Andiamo avanti. Questa congregazione ha quaranta o cinquanta suore, tutte vecchie o molto vecchie. E sono le anziane, inevitabilmente oltre i cinquant’anni, a dirigere l’istituzione. Sono entrate in convento negli anni Ottanta e sono state afflitte da tutto il progressismo e la mediocrità che hanno devastato e continuano a distruggere la Chiesa in Argentina. A poco a poco hanno perso la fede; impercettibilmente, quasi senza rendersene conto. Fino a qualche anno fa si pregava l’ufficio in comunità secondo un orario prestabilito; avevano un cappellano che celebrava per loro la messa quotidiana e vivevano la vita comunitaria. Oggi la maggior parte delle suore della comunità, in quanto anziane, non possono recarsi all’oratorio; hanno freddo e hanno il permesso di svegliarsi a qualsiasi ora, pregando l’ufficio, se lo desiderano, nelle loro celle. Dato che i preti sono pochi e le suore attive hanno molto di cui occuparsi, preferiscono non avere il cappellano o la messa quotidiana in convento, per non essere vincolate ad alcun orario e risparmiare lo stipendio del prete. Fino all’inizio della pandemia frequentavano tutti i giorni la messa nella chiesa più vicina, ma il coronavirus ha insegnato loro che si può vivere senza messa e senza sacramenti. Le anziane si intrattengono a guardare la messa in televisione o sul cellulare, e le giovani frequentano la messa solo la domenica, o meglio il sabato pomeriggio, in modo da avere tutta la domenica libera da impegni e potersi riposare.

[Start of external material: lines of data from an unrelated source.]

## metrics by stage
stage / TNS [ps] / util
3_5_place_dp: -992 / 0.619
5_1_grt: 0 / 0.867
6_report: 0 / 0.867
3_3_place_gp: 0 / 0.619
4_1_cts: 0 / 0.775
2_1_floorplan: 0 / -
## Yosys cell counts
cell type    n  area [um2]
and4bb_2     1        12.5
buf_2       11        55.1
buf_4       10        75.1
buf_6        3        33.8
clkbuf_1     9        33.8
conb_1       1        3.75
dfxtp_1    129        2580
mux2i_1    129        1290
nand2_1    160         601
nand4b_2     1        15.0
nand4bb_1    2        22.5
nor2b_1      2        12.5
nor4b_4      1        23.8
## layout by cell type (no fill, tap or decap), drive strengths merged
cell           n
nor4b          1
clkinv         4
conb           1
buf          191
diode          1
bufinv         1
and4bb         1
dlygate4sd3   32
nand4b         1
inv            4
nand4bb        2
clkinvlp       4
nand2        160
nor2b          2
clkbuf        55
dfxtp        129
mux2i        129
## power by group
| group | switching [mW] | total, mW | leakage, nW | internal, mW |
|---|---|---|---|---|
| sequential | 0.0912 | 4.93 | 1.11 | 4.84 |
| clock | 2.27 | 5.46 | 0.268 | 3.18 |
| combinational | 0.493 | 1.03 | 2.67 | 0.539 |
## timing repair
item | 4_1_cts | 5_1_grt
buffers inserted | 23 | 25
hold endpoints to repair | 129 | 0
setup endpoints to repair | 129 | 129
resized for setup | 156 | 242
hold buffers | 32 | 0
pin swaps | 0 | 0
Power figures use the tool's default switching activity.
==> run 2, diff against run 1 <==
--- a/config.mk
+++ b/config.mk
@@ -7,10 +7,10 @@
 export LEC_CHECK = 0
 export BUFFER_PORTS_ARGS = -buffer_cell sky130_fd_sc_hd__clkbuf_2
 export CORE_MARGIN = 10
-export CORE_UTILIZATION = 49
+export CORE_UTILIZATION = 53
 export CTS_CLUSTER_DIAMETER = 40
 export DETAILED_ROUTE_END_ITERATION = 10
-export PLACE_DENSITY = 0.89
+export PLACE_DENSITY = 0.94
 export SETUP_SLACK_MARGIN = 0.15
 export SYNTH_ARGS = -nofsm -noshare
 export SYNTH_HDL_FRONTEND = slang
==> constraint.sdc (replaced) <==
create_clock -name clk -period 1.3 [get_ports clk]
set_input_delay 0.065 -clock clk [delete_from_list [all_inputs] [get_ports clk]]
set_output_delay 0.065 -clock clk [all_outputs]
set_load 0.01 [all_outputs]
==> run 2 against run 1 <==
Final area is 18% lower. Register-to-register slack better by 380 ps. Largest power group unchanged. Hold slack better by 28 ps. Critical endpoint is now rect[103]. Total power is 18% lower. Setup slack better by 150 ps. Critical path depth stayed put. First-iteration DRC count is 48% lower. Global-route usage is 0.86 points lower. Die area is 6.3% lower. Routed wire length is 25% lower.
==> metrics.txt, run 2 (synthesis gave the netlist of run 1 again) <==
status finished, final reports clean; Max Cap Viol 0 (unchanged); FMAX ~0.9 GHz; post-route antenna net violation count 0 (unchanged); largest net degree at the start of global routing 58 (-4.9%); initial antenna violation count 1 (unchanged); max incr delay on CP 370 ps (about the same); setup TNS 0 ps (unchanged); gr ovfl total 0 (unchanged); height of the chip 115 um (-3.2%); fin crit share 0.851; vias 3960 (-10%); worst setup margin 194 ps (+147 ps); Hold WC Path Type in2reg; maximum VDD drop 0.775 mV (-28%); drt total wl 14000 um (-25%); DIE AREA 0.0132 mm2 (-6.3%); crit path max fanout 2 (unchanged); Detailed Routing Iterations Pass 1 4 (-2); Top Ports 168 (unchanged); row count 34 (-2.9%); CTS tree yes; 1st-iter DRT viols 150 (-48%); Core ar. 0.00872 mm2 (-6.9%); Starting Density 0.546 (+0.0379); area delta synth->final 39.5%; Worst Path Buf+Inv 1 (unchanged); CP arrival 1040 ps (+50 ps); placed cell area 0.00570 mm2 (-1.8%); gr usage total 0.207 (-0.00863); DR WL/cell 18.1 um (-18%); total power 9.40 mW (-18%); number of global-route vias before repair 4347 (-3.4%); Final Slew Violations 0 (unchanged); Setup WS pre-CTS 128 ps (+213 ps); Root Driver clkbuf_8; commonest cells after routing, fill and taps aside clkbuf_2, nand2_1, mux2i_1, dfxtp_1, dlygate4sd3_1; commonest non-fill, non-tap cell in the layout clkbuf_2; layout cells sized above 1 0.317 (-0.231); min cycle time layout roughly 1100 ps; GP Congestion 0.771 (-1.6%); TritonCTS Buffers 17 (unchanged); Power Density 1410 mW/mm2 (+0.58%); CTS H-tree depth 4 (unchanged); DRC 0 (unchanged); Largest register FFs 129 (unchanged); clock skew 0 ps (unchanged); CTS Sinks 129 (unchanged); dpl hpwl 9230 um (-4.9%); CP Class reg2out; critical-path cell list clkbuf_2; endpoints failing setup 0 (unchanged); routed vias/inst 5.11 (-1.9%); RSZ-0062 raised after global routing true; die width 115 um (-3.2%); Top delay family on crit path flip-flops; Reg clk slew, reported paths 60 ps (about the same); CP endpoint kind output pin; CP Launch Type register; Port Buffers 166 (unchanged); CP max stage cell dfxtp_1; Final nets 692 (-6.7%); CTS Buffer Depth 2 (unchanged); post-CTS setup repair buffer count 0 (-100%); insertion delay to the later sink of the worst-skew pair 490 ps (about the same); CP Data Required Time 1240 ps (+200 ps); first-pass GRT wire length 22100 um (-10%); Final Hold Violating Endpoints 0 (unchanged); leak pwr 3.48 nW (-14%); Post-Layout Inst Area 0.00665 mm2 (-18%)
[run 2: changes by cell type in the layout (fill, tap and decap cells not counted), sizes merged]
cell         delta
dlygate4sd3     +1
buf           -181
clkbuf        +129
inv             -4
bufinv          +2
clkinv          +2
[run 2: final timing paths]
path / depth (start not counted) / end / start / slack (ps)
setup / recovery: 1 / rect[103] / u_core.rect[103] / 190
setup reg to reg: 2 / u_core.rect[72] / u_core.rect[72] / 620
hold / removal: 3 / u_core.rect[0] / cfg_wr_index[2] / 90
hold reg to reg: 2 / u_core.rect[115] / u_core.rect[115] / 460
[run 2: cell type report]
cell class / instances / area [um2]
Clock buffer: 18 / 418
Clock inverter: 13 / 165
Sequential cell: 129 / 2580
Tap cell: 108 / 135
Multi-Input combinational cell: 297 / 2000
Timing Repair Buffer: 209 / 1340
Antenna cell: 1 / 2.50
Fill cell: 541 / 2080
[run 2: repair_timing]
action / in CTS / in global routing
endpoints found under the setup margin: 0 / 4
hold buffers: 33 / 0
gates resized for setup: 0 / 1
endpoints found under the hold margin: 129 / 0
==> src/rtl/rsd_pkg.sv <==
// Shared types and constants for the rectangle signed distance block.
// No dependencies; every other file of the block imports this package.
package rsd_pkg;

  // Coordinate and result width (signed fixed point, raw integer arithmetic)
  localparam int COORD_BITS = 32;

  // Edge differences carry one extra bit so they never wrap
  localparam int DIFF_W = COORD_BITS + 1;
  // Magnitudes of gaps and inside distances
  localparam int MAG_W  = COORD_BITS;
  localparam int PROD_W = 2 * MAG_W;
  // Square root chain: radicand, partial root and remainder widths
  localparam int ROOT_W = COORD_BITS + 1;
  localparam int SQ_W   = 2 * ROOT_W;
  localparam int REM_W  = ROOT_W + 3;
  localparam int N_CELLS = ROOT_W;

  // Configuration port
  localparam int CFG_IDX_W  = 3;
  localparam int CFG_DATA_W = COORD_BITS;
  localparam logic [CFG_IDX_W-1:0] REG_LEFT   = 3'd0;
  localparam logic [CFG_IDX_W-1:0] REG_RIGHT  = 3'd1;
  localparam logic [CFG_IDX_W-1:0] REG_BOTTOM = 3'd2;
  localparam logic [CFG_IDX_W-1:0] REG_TOP    = 3'd3;
  localparam logic [CFG_IDX_W-1:0] REG_RULE   = 3'd4;

  // Result saturation limits
  localparam logic [COORD_BITS-1:0] DIST_MAX = {1'b0, {(COORD_BITS-1){1'b1}}};
  localparam logic [COORD_BITS-1:0] DIST_MIN = {1'b1, {(COORD_BITS-1){1'b0}}};
  localparam logic [ROOT_W-1:0] ROOT_LIMIT =
    {{(ROOT_W-COORD_BITS+1){1'b0}}, {(COORD_BITS-1){1'b1}}};

  // Region of a point
  typedef logic [1:0] kind_t;
  localparam kind_t KIND_ZERO = 2'd0;  // on the boundary
  localparam kind_t KIND_OUT  = 2'd1;  // outside: Euclidean distance
  localparam kind_t KIND_NEG  = 2'd2;  // inside or open top edge: negative

  typedef logic signed [COORD_BITS-1:0] coord_t;

  typedef struct packed {
    coord_t left;
    coord_t right;
    coord_t bottom;
    coord_t top;
    logic   rule;
  } rect_cfg_t;

  // One slot of the square root chain plus the item's side payload
  typedef struct packed {
    logic              valid;
    kind_t             kind;
    logic [MAG_W-1:0]  mag;
    logic [SQ_W-1:0]   sq;
    logic [REM_W-1:0]  rem;
    logic [ROOT_W-1:0] root;
  } cell_t;

endpackage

Questa congregazione ha ancora scuole distribuite in diverse province argentine. Anche se sono gestite da laici, sono le suore a supervisionarli, il che significa che molte di loro devono viaggiare continuamente da una parte all’altra del paese. Non si spostano solo fisicamente in macchina, autobus o aereo, ma anche con la mente e lo spirito. Vivono costantemente distratte dall’unica cosa necessaria e in un continuo stress. Di conseguenza, hanno bisogno di vacanze annuali, che non fanno più nella casa della congregazione destinata a tale fine, situata tra le montagne. Ritenendo di avere gli stessi diritti di qualsiasi altro lavoratore, fanno le vacanze in albergo e su qualche spiaggia.
Questa è la situazione vissuta dalla maggior parte delle congregazioni religiose in Argentina. Il che, naturalmente, fa sorgere domande. Ne propongo solo una: con questo tipo di vita frenetica, piena di distrazioni, senza né tempo né voglia di condurre una vita di preghiera, come si fa a rispettare i tre voti? L’obbedienza è mediata e limitata: ognuna fa più o meno quello che vuole. La povertà è inesistente: tutti qui sanno che i religiosi non sono e non saranno mai poveri. E della castità… meglio non parlare.
La situazione è gravissima e irreversibile. Ci sono però delle eccezioni, e sono proprio le congregazioni che, per semplificare, possiamo definire “conservatrici”. Siano esse di recente fondazione oppure più antiche, non hanno ceduto alla marea conciliare ed ecco che hanno i noviziati pieni e la media dell’età dei membri non supera i quarant’anni.
Ma meglio non parlare troppo di questi casi. Non è prudente mostrare all’Occhio di Sauron dove si trova la sua prossima preda!